▸ Try it
If a line of the data below holds the word "pipeline", list it.

▸ The data
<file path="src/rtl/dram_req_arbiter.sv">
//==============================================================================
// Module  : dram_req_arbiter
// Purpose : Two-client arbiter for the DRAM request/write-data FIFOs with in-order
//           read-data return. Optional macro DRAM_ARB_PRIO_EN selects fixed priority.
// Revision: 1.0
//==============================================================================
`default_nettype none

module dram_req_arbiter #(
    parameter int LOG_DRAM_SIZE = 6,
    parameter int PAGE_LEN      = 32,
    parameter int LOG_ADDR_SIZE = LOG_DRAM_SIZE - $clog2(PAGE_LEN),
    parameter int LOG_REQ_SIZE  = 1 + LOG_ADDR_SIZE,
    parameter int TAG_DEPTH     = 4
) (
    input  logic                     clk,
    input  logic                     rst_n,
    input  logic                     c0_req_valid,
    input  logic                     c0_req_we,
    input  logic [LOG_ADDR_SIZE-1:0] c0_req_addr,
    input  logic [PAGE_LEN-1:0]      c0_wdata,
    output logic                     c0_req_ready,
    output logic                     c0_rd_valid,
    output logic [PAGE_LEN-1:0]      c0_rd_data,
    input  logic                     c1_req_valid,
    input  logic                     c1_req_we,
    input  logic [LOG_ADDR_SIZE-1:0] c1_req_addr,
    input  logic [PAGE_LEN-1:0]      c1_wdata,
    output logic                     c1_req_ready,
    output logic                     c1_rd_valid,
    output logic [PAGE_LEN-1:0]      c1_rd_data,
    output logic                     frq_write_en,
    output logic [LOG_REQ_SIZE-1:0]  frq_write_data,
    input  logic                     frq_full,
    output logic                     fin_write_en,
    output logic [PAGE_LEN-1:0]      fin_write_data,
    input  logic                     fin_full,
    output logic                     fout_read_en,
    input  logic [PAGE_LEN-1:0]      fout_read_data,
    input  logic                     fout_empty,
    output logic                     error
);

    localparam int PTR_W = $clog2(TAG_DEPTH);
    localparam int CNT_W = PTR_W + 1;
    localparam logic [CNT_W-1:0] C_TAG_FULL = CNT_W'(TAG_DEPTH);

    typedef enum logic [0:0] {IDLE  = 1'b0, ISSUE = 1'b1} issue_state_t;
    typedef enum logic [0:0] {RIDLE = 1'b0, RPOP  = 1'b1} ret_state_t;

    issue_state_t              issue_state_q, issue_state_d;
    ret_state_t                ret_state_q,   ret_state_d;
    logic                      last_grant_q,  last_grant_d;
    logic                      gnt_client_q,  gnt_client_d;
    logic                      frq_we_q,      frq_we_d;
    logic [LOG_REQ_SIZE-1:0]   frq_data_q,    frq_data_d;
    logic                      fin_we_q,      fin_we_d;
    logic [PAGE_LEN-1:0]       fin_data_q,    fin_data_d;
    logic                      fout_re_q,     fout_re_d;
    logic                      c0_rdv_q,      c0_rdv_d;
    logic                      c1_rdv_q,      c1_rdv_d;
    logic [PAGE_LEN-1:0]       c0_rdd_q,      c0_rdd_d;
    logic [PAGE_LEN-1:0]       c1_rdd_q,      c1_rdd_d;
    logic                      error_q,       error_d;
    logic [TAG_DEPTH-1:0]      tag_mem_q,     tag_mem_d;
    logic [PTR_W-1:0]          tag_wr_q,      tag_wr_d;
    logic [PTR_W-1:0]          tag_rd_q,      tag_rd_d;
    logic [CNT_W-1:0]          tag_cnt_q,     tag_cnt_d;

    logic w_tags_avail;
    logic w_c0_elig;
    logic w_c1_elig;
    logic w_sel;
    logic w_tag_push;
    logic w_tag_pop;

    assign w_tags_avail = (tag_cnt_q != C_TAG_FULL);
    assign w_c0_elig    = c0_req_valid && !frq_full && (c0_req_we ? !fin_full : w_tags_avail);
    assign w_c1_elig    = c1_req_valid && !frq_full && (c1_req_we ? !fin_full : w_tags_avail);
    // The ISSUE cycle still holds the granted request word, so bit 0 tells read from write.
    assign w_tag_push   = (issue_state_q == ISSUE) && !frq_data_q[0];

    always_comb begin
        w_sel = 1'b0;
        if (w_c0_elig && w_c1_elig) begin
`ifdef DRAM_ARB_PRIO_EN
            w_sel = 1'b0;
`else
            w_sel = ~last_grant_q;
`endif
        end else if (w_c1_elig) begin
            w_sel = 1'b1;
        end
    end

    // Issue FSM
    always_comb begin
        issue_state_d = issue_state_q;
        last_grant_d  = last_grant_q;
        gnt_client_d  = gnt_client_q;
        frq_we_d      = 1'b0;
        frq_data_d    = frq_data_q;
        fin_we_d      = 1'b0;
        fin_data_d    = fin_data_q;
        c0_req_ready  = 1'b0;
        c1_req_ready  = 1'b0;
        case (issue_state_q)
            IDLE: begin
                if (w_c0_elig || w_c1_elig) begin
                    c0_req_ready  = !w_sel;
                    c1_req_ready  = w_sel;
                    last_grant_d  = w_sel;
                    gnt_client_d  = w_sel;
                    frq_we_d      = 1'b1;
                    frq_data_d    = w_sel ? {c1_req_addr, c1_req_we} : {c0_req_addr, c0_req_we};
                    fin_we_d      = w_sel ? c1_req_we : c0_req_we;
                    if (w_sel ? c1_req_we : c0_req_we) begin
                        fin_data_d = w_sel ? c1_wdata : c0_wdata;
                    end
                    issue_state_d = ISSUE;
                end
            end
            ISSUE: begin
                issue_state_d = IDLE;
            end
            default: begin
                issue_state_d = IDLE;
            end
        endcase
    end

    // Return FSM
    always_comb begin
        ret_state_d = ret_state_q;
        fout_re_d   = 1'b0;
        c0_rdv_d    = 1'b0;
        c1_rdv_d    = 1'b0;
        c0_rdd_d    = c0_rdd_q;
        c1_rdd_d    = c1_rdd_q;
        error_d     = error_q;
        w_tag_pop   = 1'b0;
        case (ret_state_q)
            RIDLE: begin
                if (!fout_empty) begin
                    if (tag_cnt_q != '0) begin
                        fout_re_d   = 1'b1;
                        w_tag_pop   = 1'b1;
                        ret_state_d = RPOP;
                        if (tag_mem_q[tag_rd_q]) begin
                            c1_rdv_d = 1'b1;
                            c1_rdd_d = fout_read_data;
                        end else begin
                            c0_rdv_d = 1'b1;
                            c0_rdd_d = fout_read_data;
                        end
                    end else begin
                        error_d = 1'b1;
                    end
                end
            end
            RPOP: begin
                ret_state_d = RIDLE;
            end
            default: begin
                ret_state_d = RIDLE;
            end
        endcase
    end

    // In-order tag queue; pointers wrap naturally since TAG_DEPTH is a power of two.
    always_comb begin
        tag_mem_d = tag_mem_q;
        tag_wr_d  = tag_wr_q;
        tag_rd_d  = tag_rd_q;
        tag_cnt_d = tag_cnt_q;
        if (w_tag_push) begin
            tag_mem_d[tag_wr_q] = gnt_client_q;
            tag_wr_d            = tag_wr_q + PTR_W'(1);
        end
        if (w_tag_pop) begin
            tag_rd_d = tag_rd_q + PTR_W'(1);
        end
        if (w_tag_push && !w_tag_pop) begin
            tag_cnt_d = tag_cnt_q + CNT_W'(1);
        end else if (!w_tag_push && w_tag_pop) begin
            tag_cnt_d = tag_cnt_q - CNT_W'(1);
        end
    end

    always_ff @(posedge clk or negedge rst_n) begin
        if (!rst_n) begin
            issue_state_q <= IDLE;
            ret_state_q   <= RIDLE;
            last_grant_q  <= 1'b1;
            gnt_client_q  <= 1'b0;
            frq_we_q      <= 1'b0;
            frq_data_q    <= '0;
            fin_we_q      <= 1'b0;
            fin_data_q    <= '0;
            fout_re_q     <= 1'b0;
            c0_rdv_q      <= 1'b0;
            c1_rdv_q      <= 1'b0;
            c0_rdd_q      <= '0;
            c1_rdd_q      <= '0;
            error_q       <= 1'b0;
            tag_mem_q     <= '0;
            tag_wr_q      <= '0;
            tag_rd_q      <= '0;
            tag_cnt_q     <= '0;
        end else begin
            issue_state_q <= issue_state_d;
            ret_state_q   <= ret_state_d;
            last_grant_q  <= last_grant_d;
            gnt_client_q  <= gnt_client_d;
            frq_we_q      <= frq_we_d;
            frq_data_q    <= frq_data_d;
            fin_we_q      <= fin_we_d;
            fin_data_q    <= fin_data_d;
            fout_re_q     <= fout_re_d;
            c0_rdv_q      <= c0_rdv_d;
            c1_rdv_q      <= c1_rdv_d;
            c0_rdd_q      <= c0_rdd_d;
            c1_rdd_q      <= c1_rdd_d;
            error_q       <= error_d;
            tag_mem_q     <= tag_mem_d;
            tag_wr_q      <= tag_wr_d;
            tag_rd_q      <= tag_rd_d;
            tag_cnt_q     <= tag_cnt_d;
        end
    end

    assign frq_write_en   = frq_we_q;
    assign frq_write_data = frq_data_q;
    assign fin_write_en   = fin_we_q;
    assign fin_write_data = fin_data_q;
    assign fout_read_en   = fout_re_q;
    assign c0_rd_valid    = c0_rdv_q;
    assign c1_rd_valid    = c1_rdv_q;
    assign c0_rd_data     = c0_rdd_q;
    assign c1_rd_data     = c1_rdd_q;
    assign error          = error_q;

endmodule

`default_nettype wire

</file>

--

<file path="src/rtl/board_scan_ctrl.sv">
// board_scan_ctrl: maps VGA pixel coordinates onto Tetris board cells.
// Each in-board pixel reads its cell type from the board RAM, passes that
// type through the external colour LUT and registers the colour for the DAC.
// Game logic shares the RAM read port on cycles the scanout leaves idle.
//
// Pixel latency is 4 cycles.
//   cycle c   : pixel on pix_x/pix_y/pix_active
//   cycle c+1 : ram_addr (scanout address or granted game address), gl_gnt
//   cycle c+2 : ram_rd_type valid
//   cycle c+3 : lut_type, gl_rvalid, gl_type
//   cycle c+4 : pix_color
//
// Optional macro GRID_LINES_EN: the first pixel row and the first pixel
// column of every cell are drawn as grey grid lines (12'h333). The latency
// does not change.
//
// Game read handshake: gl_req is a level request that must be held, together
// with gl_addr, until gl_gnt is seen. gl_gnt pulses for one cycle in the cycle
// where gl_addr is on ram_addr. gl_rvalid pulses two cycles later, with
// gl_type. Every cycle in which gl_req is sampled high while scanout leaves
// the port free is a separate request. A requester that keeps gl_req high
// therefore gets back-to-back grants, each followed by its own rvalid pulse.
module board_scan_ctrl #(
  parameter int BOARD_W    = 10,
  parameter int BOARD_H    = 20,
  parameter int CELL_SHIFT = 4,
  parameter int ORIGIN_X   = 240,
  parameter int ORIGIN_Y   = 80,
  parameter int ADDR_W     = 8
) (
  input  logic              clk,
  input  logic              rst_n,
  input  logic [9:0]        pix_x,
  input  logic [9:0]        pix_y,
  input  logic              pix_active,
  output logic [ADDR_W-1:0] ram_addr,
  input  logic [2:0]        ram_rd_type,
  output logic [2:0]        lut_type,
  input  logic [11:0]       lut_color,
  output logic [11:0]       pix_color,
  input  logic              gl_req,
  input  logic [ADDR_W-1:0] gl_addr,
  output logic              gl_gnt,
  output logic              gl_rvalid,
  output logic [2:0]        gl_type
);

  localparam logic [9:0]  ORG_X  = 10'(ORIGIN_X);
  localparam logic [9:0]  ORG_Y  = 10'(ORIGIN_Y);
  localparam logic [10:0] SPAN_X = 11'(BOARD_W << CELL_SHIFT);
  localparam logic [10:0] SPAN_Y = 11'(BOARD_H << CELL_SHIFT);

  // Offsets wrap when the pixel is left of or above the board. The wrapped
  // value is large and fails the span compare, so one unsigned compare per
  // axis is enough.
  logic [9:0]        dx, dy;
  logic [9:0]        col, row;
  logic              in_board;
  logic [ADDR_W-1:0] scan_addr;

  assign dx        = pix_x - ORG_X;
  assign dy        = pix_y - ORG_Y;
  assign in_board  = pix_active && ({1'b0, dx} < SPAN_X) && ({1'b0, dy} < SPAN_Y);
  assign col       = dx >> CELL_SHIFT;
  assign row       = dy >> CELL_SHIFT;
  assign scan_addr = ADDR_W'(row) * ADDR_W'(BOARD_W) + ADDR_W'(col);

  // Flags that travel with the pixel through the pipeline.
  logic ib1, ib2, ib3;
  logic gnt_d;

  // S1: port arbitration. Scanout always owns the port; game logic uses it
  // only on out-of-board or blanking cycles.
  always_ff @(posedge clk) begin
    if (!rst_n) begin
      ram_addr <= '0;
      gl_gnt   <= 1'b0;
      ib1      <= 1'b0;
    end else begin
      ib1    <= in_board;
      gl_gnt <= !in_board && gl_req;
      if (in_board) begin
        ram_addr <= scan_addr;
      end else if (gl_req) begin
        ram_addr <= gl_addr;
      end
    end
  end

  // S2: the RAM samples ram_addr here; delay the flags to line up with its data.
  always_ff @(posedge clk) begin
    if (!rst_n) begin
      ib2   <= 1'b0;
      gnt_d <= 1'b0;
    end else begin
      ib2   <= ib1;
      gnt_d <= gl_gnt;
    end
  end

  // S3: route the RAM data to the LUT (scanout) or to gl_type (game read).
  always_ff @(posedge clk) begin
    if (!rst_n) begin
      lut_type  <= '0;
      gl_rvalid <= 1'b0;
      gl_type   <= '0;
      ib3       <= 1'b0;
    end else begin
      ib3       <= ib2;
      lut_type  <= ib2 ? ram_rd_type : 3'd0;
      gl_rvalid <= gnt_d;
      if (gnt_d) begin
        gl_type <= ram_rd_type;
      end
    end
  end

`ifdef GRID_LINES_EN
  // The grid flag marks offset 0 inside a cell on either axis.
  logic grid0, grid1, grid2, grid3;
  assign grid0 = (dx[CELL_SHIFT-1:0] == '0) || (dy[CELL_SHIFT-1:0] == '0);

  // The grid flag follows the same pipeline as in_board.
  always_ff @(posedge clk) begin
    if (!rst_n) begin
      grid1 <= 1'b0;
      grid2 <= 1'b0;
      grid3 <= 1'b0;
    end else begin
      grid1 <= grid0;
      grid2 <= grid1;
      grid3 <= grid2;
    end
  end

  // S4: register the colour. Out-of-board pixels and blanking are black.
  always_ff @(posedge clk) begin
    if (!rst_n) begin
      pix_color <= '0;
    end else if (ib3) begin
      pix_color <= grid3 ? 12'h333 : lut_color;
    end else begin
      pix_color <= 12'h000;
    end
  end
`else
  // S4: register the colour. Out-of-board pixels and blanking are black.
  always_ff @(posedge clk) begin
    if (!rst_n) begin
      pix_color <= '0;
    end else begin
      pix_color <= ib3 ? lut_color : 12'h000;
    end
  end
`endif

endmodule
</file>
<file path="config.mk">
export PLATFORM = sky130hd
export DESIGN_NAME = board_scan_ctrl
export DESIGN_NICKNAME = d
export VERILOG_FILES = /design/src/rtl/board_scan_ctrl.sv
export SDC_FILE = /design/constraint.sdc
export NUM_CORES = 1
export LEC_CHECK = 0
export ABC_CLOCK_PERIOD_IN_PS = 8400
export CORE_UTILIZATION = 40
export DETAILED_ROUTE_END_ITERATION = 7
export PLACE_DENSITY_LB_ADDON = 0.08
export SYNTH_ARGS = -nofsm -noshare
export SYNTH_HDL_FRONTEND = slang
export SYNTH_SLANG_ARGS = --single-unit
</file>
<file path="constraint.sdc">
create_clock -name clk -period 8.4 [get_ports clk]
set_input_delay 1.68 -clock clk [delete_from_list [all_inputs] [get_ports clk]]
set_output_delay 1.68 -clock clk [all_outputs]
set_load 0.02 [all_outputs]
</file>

▸ Task answer
  // Flags that travel with the pixel through the pipeline.
  // The grid flag follows the same pipeline as in_board.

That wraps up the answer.